Sixteen-year-old Antoinette Leroux lived alone with her father since her mother died when Antoinette was only three. Ever since her mother died, her father drank heavily and abused the girl. The only happiness she knew came form an old violin she had inherited from her mother.
She had been taught to play by an old lady who used to live nearby, but the old lady had been dead now for almost five years. Antoinette, in memory of the lady and of her mother, played her violin everyday even though it never failed to spark her father's anger.
One summer afternoon she was walking on a hill near her house and saw a carnival being set up. Maybe they needed help with something! Antoinette didn't have anything else to do and the call of possibly being paid money was strong, so she ran down the hill to the carnival where she found a tall, muscled man leading animals into a tent.
"Is there anything you need help with?" Antoinette asked him, slightly nervous by his huge frame.
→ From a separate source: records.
**src/hw/sws_pkg.sv**
```systemverilog
package sws_pkg;

	// register port offsets
	localparam logic [2:0] SWS_ADDR_CMD = 3'h0;
	localparam logic [2:0] SWS_ADDR_DATA = 3'h1;
	localparam logic [2:0] SWS_ADDR_STAT = 3'h2;

	// command register fields
	localparam int SWS_CMD_RESET_BIT = 0;
	localparam int SWS_CMD_SRA_BIT = 1;
	localparam int SWS_CMD_LINE_BIT = 3;

	// status register fields
	localparam int SWS_STAT_PD_BIT = 0;
	localparam int SWS_STAT_PDR_BIT = 1;
	localparam int SWS_STAT_TBE_BIT = 2;
	localparam int SWS_STAT_TX_SHIFTER_EMPTY_BIT = 3;
	localparam int SWS_STAT_RBF_BIT = 4;
	localparam int SWS_STAT_RSRF_BIT = 5;

	// values after reset
	localparam logic [7:0] SWS_DATA_RESET = 8'h00;
	localparam logic SWS_TBE_RESET = 1'b1;
	localparam logic SWS_TX_SHIFTER_EMPTY_RESET = 1'b1;
	localparam logic SWS_PDR_RESET = 1'b1;
	localparam logic SWS_SRA_RESET = 1'b0;

	// clock and microsecond tick
	localparam int SWS_CLK_MHZ = 100;
	localparam int SWS_TICK_US = 1;
	localparam int SWS_CLKS_PER_TICK = SWS_CLK_MHZ * SWS_TICK_US;
	localparam logic [6:0] SWS_TICK_LAST = 7'(SWS_CLKS_PER_TICK - 1);

	// bus timing in microseconds
	localparam int SWS_T_RST_LOW_US = 480;
	localparam int SWS_T_RST_SAMPLE_US = 550;
	localparam int SWS_T_RST_END_US = 960;
	localparam int SWS_T_LOW1_US = 6;
	localparam int SWS_T_LOW0_US = 60;
	localparam int SWS_T_SAMPLE_US = 15;
	localparam int SWS_T_SLOT_US = 70;

	// same timing as tick counts
	localparam logic [9:0] SWS_RST_LOW_CNT = 10'(SWS_T_RST_LOW_US / SWS_TICK_US);
	localparam logic [9:0] SWS_RST_SAMPLE_CNT = 10'(SWS_T_RST_SAMPLE_US / SWS_TICK_US);
	localparam logic [9:0] SWS_RST_END_CNT = 10'(SWS_T_RST_END_US / SWS_TICK_US);
	localparam logic [9:0] SWS_LOW1_CNT = 10'(SWS_T_LOW1_US / SWS_TICK_US);
	localparam logic [9:0] SWS_LOW0_CNT = 10'(SWS_T_LOW0_US / SWS_TICK_US);
	localparam logic [9:0] SWS_SAMPLE_CNT = 10'(SWS_T_SAMPLE_US / SWS_TICK_US);
	localparam logic [9:0] SWS_SLOT_CNT = 10'(SWS_T_SLOT_US / SWS_TICK_US);

	// byte framing
	localparam logic [2:0] SWS_LAST_BIT = 3'h7;
	localparam logic [2:0] SWS_LAST_POS = 3'h3;
	localparam logic [1:0] SWS_LAST_SLOT = 2'h2;
	localparam logic [1:0] SWS_SLOT_B0 = 2'h0;
	localparam logic [1:0] SWS_SLOT_B1 = 2'h1;
	localparam int SWS_SEARCH_BYTES = 16;
	localparam int SWS_RX_FIFO_DEPTH = 16;

	typedef enum logic [1:0] {
		SWS_ST_IDLE = 2'b00,
		SWS_ST_RESET = 2'b01,
		SWS_ST_SLOT = 2'b10
	} sws_state_t;

endpackage

```
**src/hw/sws_datapath.sv**
```systemverilog
// Operation
// [RULE_01] host enables search mode only after bus reset and search command byte
// [RULE_02] host sequence: reset command, search byte, then search mode command
// [RULE_03] one search pass is sixteen bytes; each byte yields one response byte
// [RULE_04] search byte carries four positions; odd bits are route choices
// [RULE_05] each position runs read slot, complement read slot, then write slot
// [RULE_06] write value: route on conflict, first read otherwise, one if silent
// [RULE_07] both reads zero is conflict; both reads one is no response
// [RULE_08] response byte: odd bit chosen path, even bit discrepancy per position
// [RULE_09] discrepancy is one on conflict or no response, else zero
// [RULE_10] chosen path bit equals the value driven in the write slot
// [RULE_11] after an error all later path bits are one until mode exits
// [RULE_12] host treats path and discrepancy of position 63 both one as failure
// [RULE_13] host route update: flip highest discrepancy, clear above, stop on repeat
// [RULE_14] host clears search mode when searching ends
// [RULE_15] data offset writes transmit buffer, reads separate receive buffer
// [RULE_16] transmit byte moves to shifter and goes out LSB first
// [RULE_17] waiting buffer byte loads as soon as the shifter empties; here it also waits until the last response byte is queued
// [RULE_18] host write clears buffer-empty; transfer clears shifter-empty, sets buffer-empty
// [RULE_19] receive captures wired-AND of sent and slave bits; send ff to read
// [RULE_20] full receive shifter copies to receive buffer; host read clears flag
// [RULE_21] host avoids new transfers while receive buffer is full
// [RULE_22] host writes zero to command register before ordinary traffic
// [RULE_23] command bit 1 selects search mode; cleared by reset
// [RULE_24] bus reset command clears search mode; reset bit self-clears when done
`timescale 1ns/100ps
`default_nettype none
module sws_datapath
	import sws_pkg::*;
#(
	parameter int RX_FIFO_DEPTH = SWS_RX_FIFO_DEPTH
) (
	input wire logic core_clk,
	input wire logic rst_b,
	input wire logic [2:0] reg_addr,
	input wire logic reg_en_b,
	input wire logic reg_rd_b,
	input wire logic reg_wr_b,
	input wire logic [7:0] reg_din,
	output logic [7:0] reg_dout,
	output logic reg_dout_oe,
	input wire logic dq_i,
	output logic dq_o,
	output logic dq_oe
);
	if (RX_FIFO_DEPTH < 2 || (RX_FIFO_DEPTH & (RX_FIFO_DEPTH - 1)) != 0) begin : g_bad_param
		$error("sws_datapath: RX_FIFO_DEPTH must be a power of two >= 2");
	end

	// the prescaler counter is seven bits wide
	if (SWS_CLKS_PER_TICK < 2 || SWS_CLKS_PER_TICK > 128) begin : g_bad_tick
		$error("sws_datapath: tick divider does not fit the prescaler");
	end

	// sample and low times must end inside the slot, or a slot would overrun
	if (SWS_SAMPLE_CNT >= SWS_SLOT_CNT || SWS_LOW0_CNT >= SWS_SLOT_CNT) begin : g_bad_slot
		$error("sws_datapath: slot timing does not fit the slot length");
	end

	// presence sample and reset end must follow the reset low time
	if (SWS_RST_SAMPLE_CNT <= SWS_RST_LOW_CNT ||
		SWS_RST_END_CNT <= SWS_RST_SAMPLE_CNT) begin : g_bad_rst
		$error("sws_datapath: reset timing out of order");
	end

	typedef struct packed {
		sws_state_t st;
		logic bus_reset_cmd;
		logic search_accel_mode;
		logic byte_search;
		logic [7:0] tx_buf;
		logic tx_buffer_empty;
		logic [7:0] tx_sh;
		logic tx_shifter_empty;
		logic [7:0] rx_sh;
		logic rx_pend;
		logic [7:0] rx_buf;
		logic rx_buffer_full;
		logic pres_done;
		logic pres_none;
		logic err;
		logic [2:0] bit_idx;
		logic [1:0] slot;
		logic first_read_slot;
		logic complement_read_slot;
		logic route_write_slot;
		logic [9:0] us_cnt;
		logic [6:0] pre_cnt;
		logic rd_prev;
		logic wr_prev;
		logic [2:0] rd_addr;
		logic [7:0] dout;
	} sws_core_regs_t;

	sws_core_regs_t q;
	sws_core_regs_t n;

	logic fifo_in_ready;
	logic fifo_out_valid;
	logic fifo_out_ready;
	logic [7:0] fifo_out_data;

	// finished receive bytes queue here; a full queue holds the transmit side
	sws_fifo #(
		.WIDTH(8),
		.DEPTH(RX_FIFO_DEPTH)
	) u_rx_fifo (
		.core_clk(core_clk),
		.rst_b(rst_b),
		.in_valid(q.rx_pend),
		.in_ready(fifo_in_ready),
		.in_data(q.rx_sh),
		.out_valid(fifo_out_valid),
		.out_ready(fifo_out_ready),
		.out_data(fifo_out_data)
	);

	logic tick;
	logic wr_act;
	logic rd_act;
	logic cur_val;
	logic drive;
	logic b0;
	logic b1;
	logic conflict;
	logic no_resp;
	logic route;
	logic wval;
	logic [7:0] rd_mux;
	logic [2:0] pos_even;
	logic [2:0] pos_odd;

	assign fifo_out_ready = !q.rx_buffer_full;
	assign dq_o = 1'b0;
	assign dq_oe = drive;
	assign reg_dout = q.dout;
	assign reg_dout_oe = rd_act;

	always_comb begin
		n = q;
		tick = (q.pre_cnt == SWS_TICK_LAST);
		n.pre_cnt = tick ? 7'h00 : q.pre_cnt + 7'h01;
		wr_act = !reg_en_b && !reg_wr_b;
		// write takes precedence over read
		rd_act = !reg_en_b && !reg_rd_b && reg_wr_b;
		n.wr_prev = wr_act;
		n.rd_prev = rd_act;
		pos_even = {q.bit_idx[1:0], 1'b0};
		pos_odd = {q.bit_idx[1:0], 1'b1};
		b0 = q.first_read_slot;
		b1 = dq_i;
		conflict = !b0 && !b1; // RULE_07
		no_resp = b0 && b1; // RULE_07
		route = q.tx_sh[pos_odd]; // RULE_04
		drive = 1'b0;
		cur_val = 1'b1;
		// write slot value; only meaningful at the complement sample
		wval = 1'b1;

		// register read mux
		rd_mux = 8'h00;
		case (reg_addr)
			SWS_ADDR_CMD: begin
				rd_mux[SWS_CMD_RESET_BIT] = q.bus_reset_cmd;
				rd_mux[SWS_CMD_SRA_BIT] = q.search_accel_mode;
				rd_mux[SWS_CMD_LINE_BIT] = dq_i;
			end
			SWS_ADDR_DATA: rd_mux = q.rx_buf; // RULE_15
			SWS_ADDR_STAT: begin
				rd_mux[SWS_STAT_PD_BIT] = q.pres_done;
				rd_mux[SWS_STAT_PDR_BIT] = q.pres_none;
				rd_mux[SWS_STAT_TBE_BIT] = q.tx_buffer_empty;
				rd_mux[SWS_STAT_TX_SHIFTER_EMPTY_BIT] = q.tx_shifter_empty;
				rd_mux[SWS_STAT_RBF_BIT] = q.rx_buffer_full;
				rd_mux[SWS_STAT_RSRF_BIT] = q.rx_pend;
			end
			default: rd_mux = 8'h00;
		endcase
		if (rd_act) begin
			n.rd_addr = reg_addr;
			n.dout = rd_mux;
		end

		// read side effects at the end of the read strobe
		if (q.rd_prev && !rd_act) begin
			if (q.rd_addr == SWS_ADDR_DATA) begin
				n.rx_buffer_full = 1'b0; // RULE_20
			end
			if (q.rd_addr == SWS_ADDR_STAT) begin
				n.pres_done = 1'b0;
			end
		end

		// queue to receive buffer
		if (q.rx_pend && fifo_in_ready) begin
			n.rx_pend = 1'b0;
		end
		if (fifo_out_valid && !q.rx_buffer_full) begin
			n.rx_buf = fifo_out_data; // RULE_20
			n.rx_buffer_full = 1'b1; // RULE_20
		end

		// bus engine
		case (q.st)
			SWS_ST_IDLE: begin
				n.us_cnt = 10'h000;
				if (q.bus_reset_cmd) begin
					n.st = SWS_ST_RESET;
					n.pre_cnt = 7'h00;
				end else if (!q.tx_buffer_empty && !q.rx_pend) begin
					n.tx_sh = q.tx_buf; // RULE_16
					n.tx_buffer_empty = 1'b1; // RULE_18
					n.tx_shifter_empty = 1'b0; // RULE_18
					n.byte_search = q.search_accel_mode;
					n.bit_idx = 3'h0; // RULE_04
					n.slot = SWS_SLOT_B0;
					n.pre_cnt = 7'h00;
					n.st = SWS_ST_SLOT; // RULE_17
				end
			end
			SWS_ST_RESET: begin
				drive = (q.us_cnt < SWS_RST_LOW_CNT);
				if (tick) begin
					n.us_cnt = q.us_cnt + 10'h001;
					if (q.us_cnt == SWS_RST_SAMPLE_CNT) begin
						n.pres_none = dq_i;
					end
					if (q.us_cnt == SWS_RST_END_CNT) begin
						n.bus_reset_cmd = 1'b0; // RULE_24
						n.pres_done = 1'b1;
						n.st = SWS_ST_IDLE;
					end
				end
			end
			SWS_ST_SLOT: begin
				// normal byte: one slot per bit; search byte: three slots per position
				if (!q.byte_search) begin
					cur_val = q.tx_sh[q.bit_idx]; // RULE_16
				end else if (q.slot == SWS_LAST_SLOT) begin
					cur_val = q.route_write_slot; // RULE_10
				end else begin
					cur_val = 1'b1; // RULE_05
				end
				drive = (q.us_cnt < (cur_val ? SWS_LOW1_CNT : SWS_LOW0_CNT));
				if (tick) begin
					n.us_cnt = q.us_cnt + 10'h001;
					if (q.us_cnt == SWS_SAMPLE_CNT) begin
						if (!q.byte_search) begin
							n.rx_sh = {dq_i, q.rx_sh[7:1]}; // RULE_19
						end else if (q.slot == SWS_SLOT_B0) begin
							n.first_read_slot = dq_i; // RULE_05
						end else if (q.slot == SWS_SLOT_B1) begin
							// decision is made here so the write slot can start at once
							n.complement_read_slot = dq_i; // RULE_05
							if (conflict) begin
								wval = route; // RULE_06
							end else if (no_resp) begin
								wval = 1'b1; // RULE_06
							end else begin
								wval = b0; // RULE_06
							end
							if (no_resp) begin
								n.err = 1'b1;
							end
							if (q.err || no_resp) begin
								wval = 1'b1; // RULE_11
							end
							n.route_write_slot = wval;
							n.rx_sh[pos_odd] = wval; // RULE_08 RULE_10
							n.rx_sh[pos_even] = conflict || no_resp; // RULE_08 RULE_09
						end
					end
					// slot end: advance slot, position or bit
					if (q.us_cnt == SWS_SLOT_CNT) begin
						n.us_cnt = 10'h000;
						if (!q.byte_search) begin
							n.bit_idx = q.bit_idx + 3'h1;
							if (q.bit_idx == SWS_LAST_BIT) begin
								n.st = SWS_ST_IDLE;
							end
						end else if (q.slot != SWS_LAST_SLOT) begin
							n.slot = q.slot + 2'h1; // RULE_05
						end else begin
							n.slot = SWS_SLOT_B0;
							n.bit_idx = q.bit_idx + 3'h1;
							if (q.bit_idx == SWS_LAST_POS) begin
								n.st = SWS_ST_IDLE;
							end
						end
						if (n.st == SWS_ST_IDLE) begin
							// one response byte per transmit byte
							n.rx_pend = 1'b1; // RULE_03 RULE_20
							n.tx_shifter_empty = 1'b1; // RULE_17
						end
					end
				end
			end
			default: begin
				n.st = SWS_ST_IDLE;
			end
		endcase

		// host writes last so a write never loses to a transfer
		if (wr_act && !q.wr_prev) begin
			case (reg_addr)
				SWS_ADDR_CMD: begin
					n.search_accel_mode = reg_din[SWS_CMD_SRA_BIT]; // RULE_23
					if (reg_din[SWS_CMD_RESET_BIT]) begin
						n.bus_reset_cmd = 1'b1;
						n.search_accel_mode = 1'b0; // RULE_24
					end
				end
				SWS_ADDR_DATA: begin
					n.tx_buf = reg_din; // RULE_15
					n.tx_buffer_empty = 1'b0; // RULE_18
				end
				default: begin
					n.tx_buf = n.tx_buf;
				end
			endcase
		end

		// error sticks only while search mode stays on
		if (!n.search_accel_mode) begin
			n.err = 1'b0; // RULE_11
		end
	end

	always_ff @(posedge core_clk) begin
		if (!rst_b) begin
			q <= '0;
			q.tx_buf <= SWS_DATA_RESET;
			q.rx_buf <= SWS_DATA_RESET;
			q.tx_buffer_empty <= SWS_TBE_RESET;
			q.tx_shifter_empty <= SWS_TX_SHIFTER_EMPTY_RESET;
			q.pres_none <= SWS_PDR_RESET;
			q.search_accel_mode <= SWS_SRA_RESET; // RULE_23
			q.st <= SWS_ST_IDLE;
		end else begin
			q <= n;
		end
	end
endmodule
`default_nettype wire

```
**src/hw/sws_fifo.sv**
```systemverilog
`timescale 1ns/100ps
`default_nettype none
module sws_fifo #(
	parameter int WIDTH = 8,
	parameter int DEPTH = 16
) (
	input wire logic core_clk,
	input wire logic rst_b,
	input wire logic in_valid,
	output logic in_ready,
	input wire logic [WIDTH-1:0] in_data,
	output logic out_valid,
	input wire logic out_ready,
	output logic [WIDTH-1:0] out_data
);
	localparam int AW = $clog2(DEPTH);

	if (DEPTH < 2 || (DEPTH & (DEPTH - 1)) != 0 || WIDTH < 1) begin : g_bad_param
		$error("sws_fifo: DEPTH must be a power of two >= 2, WIDTH >= 1");
	end

	typedef struct packed {
		logic [DEPTH-1:0][WIDTH-1:0] mem;
		logic [AW:0] wp;
		logic [AW:0] rp;
	} sws_fifo_regs_t;

	sws_fifo_regs_t q;
	sws_fifo_regs_t n;

	always_comb begin
		n = q;
		out_valid = (q.wp != q.rp);
		in_ready = !((q.wp[AW] != q.rp[AW]) && (q.wp[AW-1:0] == q.rp[AW-1:0]));
		out_data = q.mem[q.rp[AW-1:0]];
		if (in_valid && in_ready) begin
			n.mem[q.wp[AW-1:0]] = in_data;
			n.wp = q.wp + 1'b1;
		end
		if (out_valid && out_ready) begin
			n.rp = q.rp + 1'b1;
		end
	end

	always_ff @(posedge core_clk) begin
		if (!rst_b) begin
			q <= '0;
		end else begin
			q <= n;
		end
	end
endmodule
`default_nettype wire

```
The man stopped and looked down at her. "The boss doesn't like outsiders to help," he responded. "And there's no work for a girl to do here." He started to go back to work, but she stopped him.
"I can do anything you can do!" she said, but knew it was a lie. "You don't have to pay me and your boss doesn't need to know, does he?"
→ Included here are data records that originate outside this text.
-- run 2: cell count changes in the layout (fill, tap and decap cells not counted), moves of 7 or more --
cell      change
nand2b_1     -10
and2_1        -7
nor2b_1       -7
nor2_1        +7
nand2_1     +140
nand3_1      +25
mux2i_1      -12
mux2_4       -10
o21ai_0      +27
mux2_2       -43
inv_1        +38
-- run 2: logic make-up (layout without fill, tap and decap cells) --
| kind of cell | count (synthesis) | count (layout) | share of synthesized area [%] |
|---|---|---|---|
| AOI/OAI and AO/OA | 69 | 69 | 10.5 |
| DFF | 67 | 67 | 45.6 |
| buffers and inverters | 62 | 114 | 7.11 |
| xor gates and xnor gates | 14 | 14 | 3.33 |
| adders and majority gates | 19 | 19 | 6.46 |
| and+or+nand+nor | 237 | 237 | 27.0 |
$ cat src/eeprom_slave_cfg.svh
// constants of the serial eeprom slave front end: offsets, fields, resets, timing
`ifndef EEPROM_SLAVE_CFG_SVH
`define EEPROM_SLAVE_CFG_SVH

// ***************************************************************
// control byte fields
// ***************************************************************
`define EE_CTRL_RW_BIT       0
`define EE_CTRL_CS_LO_BIT    1
`define EE_CTRL_CS_HI_BIT    2
`define EE_CTRL_SEG_BIT      3
`define EE_CTRL_TYPE_LSB     4
`define EE_CTRL_TYPE_MSB     7

// ***************************************************************
// address layout and reset values
// ***************************************************************
`define EE_ADDR_W            17
`define EE_SEG_ADDR_BIT      16
`define EE_PAGE_BITS         7
`define EE_ADDR_RESET        17'h00000
`define EE_BYTE_RESET        8'h00

// ***************************************************************
// timing and write buffer depth
// ***************************************************************
`define EE_CLK_PERIOD_NS     25
`define EE_HOLD_NS           300
`define EE_HOLD_CYCLES       ((`EE_HOLD_NS + `EE_CLK_PERIOD_NS - 1) / `EE_CLK_PERIOD_NS)
`define EE_WRITE_MAX_MS      5
`define EE_WRITE_TYP_MS      3
`define EE_WRITE_CYCLES      ((`EE_WRITE_TYP_MS * 1000000) / `EE_CLK_PERIOD_NS)
`define EE_BUF_DEPTH         2

`endif

$ cat src/eeprom_slave_pkg.sv
// types shared by the serial eeprom slave front end
package eeprom_slave_pkg;
   typedef enum logic [2:0] {
      st_idle,
      st_rx,
      st_ack,
      st_tx,
      st_rack
   } link_state_t;

   typedef enum logic [1:0] {
      bk_ctrl,
      bk_addr_hi,
      bk_addr_lo,
      bk_data
   } byte_kind_t;
endpackage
The man sighed. "Fine, but if the boss finds out, I've never seen you before. Understood?"
Four hours later the man pulled Antoinette aside and took out a slip of paper form his pocket. "Here," he said, handing it to her. It was a ticket to the carnival. "This is for your help."
"Thank you!" Antoinette said taking the ticket. She smiled up at him. "May I explore a little before going home…..Monsieur….?" she trailed, not knowing his name.
The man gave her a warm look. "Just call me Gustav," he answered. "And yes, you may. But if you're caught by the boss-"
"You've never seen me," she finished and ran off.
She came to a tent and went inside, finding cages of animals lining the tent walls.
As she walked through, she heard sobbing. She wondered what animal could possibly make that sound. She realized it was human. Immediately she went in search of the pitiful soul that was sobbing as if their entire world had crashed down on them.
Antoinette came to a large cage with a harp sitting in the middle of it. 'What's a harp doing here?' she thought. She looked closer and saw the thin form of a man curled into a ball against the farthest set of bars in the cage. This person's body was nearly convulsing from the force of his sobs.
Why was this man in a cage?! Antoinette's heart ached for this person. It was clear his pain was emotional and not physical despite his being as thin as a skeleton.
The man didn't seem to notice her, so she took a step forward and opened her mouth to speak.
Before she could make a sound, a hand clamped over her mouth and drug her struggling out of the tent.